**TASK STATEMENT**
From the entries below, retype only the lines from the one with "export IMPL_vias_per_cell=5.064" through the one with "export IMPL_fin_area_sq_um=9011", exactly as written.

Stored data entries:
___

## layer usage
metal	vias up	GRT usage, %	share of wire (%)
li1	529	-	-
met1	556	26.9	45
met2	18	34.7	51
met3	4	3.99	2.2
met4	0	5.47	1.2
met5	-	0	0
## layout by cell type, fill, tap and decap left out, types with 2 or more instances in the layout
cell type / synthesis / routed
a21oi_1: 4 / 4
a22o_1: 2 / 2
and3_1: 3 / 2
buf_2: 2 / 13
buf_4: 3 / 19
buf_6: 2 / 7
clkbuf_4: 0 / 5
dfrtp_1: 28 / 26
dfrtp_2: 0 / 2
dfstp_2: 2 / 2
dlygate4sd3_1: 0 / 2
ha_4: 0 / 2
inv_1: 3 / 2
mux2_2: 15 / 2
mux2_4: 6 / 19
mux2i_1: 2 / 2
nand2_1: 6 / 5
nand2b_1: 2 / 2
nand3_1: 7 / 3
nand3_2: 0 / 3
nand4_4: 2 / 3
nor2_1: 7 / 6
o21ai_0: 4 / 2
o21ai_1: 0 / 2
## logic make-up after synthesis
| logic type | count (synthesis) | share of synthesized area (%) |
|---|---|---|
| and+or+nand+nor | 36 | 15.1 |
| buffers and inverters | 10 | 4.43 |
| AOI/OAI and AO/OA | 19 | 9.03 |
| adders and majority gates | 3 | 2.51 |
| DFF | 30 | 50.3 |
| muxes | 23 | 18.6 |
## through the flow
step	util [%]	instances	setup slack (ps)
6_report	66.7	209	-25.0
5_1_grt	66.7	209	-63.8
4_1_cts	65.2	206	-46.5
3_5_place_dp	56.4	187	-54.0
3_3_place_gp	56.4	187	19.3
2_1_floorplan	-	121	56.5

___

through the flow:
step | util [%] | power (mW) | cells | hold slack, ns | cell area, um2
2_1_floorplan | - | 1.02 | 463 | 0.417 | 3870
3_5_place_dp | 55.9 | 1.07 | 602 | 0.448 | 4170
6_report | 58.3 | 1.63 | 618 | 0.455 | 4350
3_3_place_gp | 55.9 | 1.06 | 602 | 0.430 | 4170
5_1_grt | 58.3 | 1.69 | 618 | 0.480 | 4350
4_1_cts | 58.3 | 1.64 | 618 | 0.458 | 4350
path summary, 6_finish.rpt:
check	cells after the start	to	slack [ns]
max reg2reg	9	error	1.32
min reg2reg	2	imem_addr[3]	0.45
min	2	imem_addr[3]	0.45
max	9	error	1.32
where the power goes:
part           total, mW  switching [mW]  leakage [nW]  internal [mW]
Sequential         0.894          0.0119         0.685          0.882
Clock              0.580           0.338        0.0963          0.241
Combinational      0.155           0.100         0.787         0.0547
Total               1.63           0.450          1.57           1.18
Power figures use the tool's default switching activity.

___

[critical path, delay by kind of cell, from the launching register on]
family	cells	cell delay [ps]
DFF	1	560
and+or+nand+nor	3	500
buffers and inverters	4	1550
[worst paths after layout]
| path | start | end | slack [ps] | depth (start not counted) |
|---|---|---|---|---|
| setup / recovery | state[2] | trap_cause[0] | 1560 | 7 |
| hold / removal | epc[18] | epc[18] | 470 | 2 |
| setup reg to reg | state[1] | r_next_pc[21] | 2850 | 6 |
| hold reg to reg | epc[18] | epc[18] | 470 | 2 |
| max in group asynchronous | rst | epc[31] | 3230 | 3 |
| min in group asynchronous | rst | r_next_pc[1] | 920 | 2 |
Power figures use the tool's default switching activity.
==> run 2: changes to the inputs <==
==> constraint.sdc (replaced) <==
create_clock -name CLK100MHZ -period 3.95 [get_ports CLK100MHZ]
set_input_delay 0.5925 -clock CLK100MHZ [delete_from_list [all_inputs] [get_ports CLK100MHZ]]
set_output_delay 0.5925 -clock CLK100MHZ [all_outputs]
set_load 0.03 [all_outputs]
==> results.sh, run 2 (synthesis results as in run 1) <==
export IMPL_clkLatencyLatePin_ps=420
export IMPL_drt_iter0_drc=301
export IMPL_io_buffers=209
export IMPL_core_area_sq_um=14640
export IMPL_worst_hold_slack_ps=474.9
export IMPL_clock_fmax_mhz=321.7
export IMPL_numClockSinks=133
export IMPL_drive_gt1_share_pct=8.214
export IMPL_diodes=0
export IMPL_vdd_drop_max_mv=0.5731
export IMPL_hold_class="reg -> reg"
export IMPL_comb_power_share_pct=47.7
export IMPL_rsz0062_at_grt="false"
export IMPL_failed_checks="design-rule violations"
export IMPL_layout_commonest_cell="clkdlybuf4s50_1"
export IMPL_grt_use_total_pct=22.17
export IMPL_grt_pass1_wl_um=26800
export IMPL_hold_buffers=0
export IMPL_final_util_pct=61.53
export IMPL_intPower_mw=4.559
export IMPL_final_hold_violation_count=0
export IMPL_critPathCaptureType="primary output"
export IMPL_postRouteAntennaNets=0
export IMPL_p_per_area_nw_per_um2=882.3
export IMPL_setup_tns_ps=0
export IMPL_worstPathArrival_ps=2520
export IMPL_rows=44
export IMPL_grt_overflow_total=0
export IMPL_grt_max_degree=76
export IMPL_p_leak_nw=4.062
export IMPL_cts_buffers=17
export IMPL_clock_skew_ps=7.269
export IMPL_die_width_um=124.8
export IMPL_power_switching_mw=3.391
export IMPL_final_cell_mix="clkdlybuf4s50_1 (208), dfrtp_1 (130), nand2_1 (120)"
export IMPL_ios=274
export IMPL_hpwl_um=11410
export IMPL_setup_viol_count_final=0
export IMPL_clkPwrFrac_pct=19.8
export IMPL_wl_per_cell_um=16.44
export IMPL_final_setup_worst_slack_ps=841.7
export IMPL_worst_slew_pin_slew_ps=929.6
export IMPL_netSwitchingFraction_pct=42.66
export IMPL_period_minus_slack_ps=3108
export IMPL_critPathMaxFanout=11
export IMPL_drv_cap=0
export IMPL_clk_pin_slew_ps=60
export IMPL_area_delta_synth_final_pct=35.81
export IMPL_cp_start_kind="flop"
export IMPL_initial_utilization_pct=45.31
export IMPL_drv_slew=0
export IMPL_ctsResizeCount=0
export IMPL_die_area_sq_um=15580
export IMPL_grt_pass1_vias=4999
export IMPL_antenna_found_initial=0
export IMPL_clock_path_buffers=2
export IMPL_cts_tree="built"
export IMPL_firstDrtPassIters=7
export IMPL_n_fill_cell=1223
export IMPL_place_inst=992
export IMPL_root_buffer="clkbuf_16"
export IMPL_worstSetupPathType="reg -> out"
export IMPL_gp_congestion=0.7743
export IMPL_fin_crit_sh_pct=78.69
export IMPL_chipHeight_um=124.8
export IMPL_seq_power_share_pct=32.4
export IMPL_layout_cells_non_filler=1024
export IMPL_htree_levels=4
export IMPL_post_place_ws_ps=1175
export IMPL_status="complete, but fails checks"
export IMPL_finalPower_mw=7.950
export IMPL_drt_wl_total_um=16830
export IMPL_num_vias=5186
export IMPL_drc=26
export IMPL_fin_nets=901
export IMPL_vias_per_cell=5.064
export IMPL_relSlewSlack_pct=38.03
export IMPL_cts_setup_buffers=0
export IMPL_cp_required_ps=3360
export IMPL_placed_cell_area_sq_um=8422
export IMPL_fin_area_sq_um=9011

___

**OUTPUT OF THE EXERCISE**
export IMPL_vias_per_cell=5.064
export IMPL_relSlewSlack_pct=38.03
export IMPL_cts_setup_buffers=0
export IMPL_cp_required_ps=3360
export IMPL_placed_cell_area_sq_um=8422
export IMPL_fin_area_sq_um=9011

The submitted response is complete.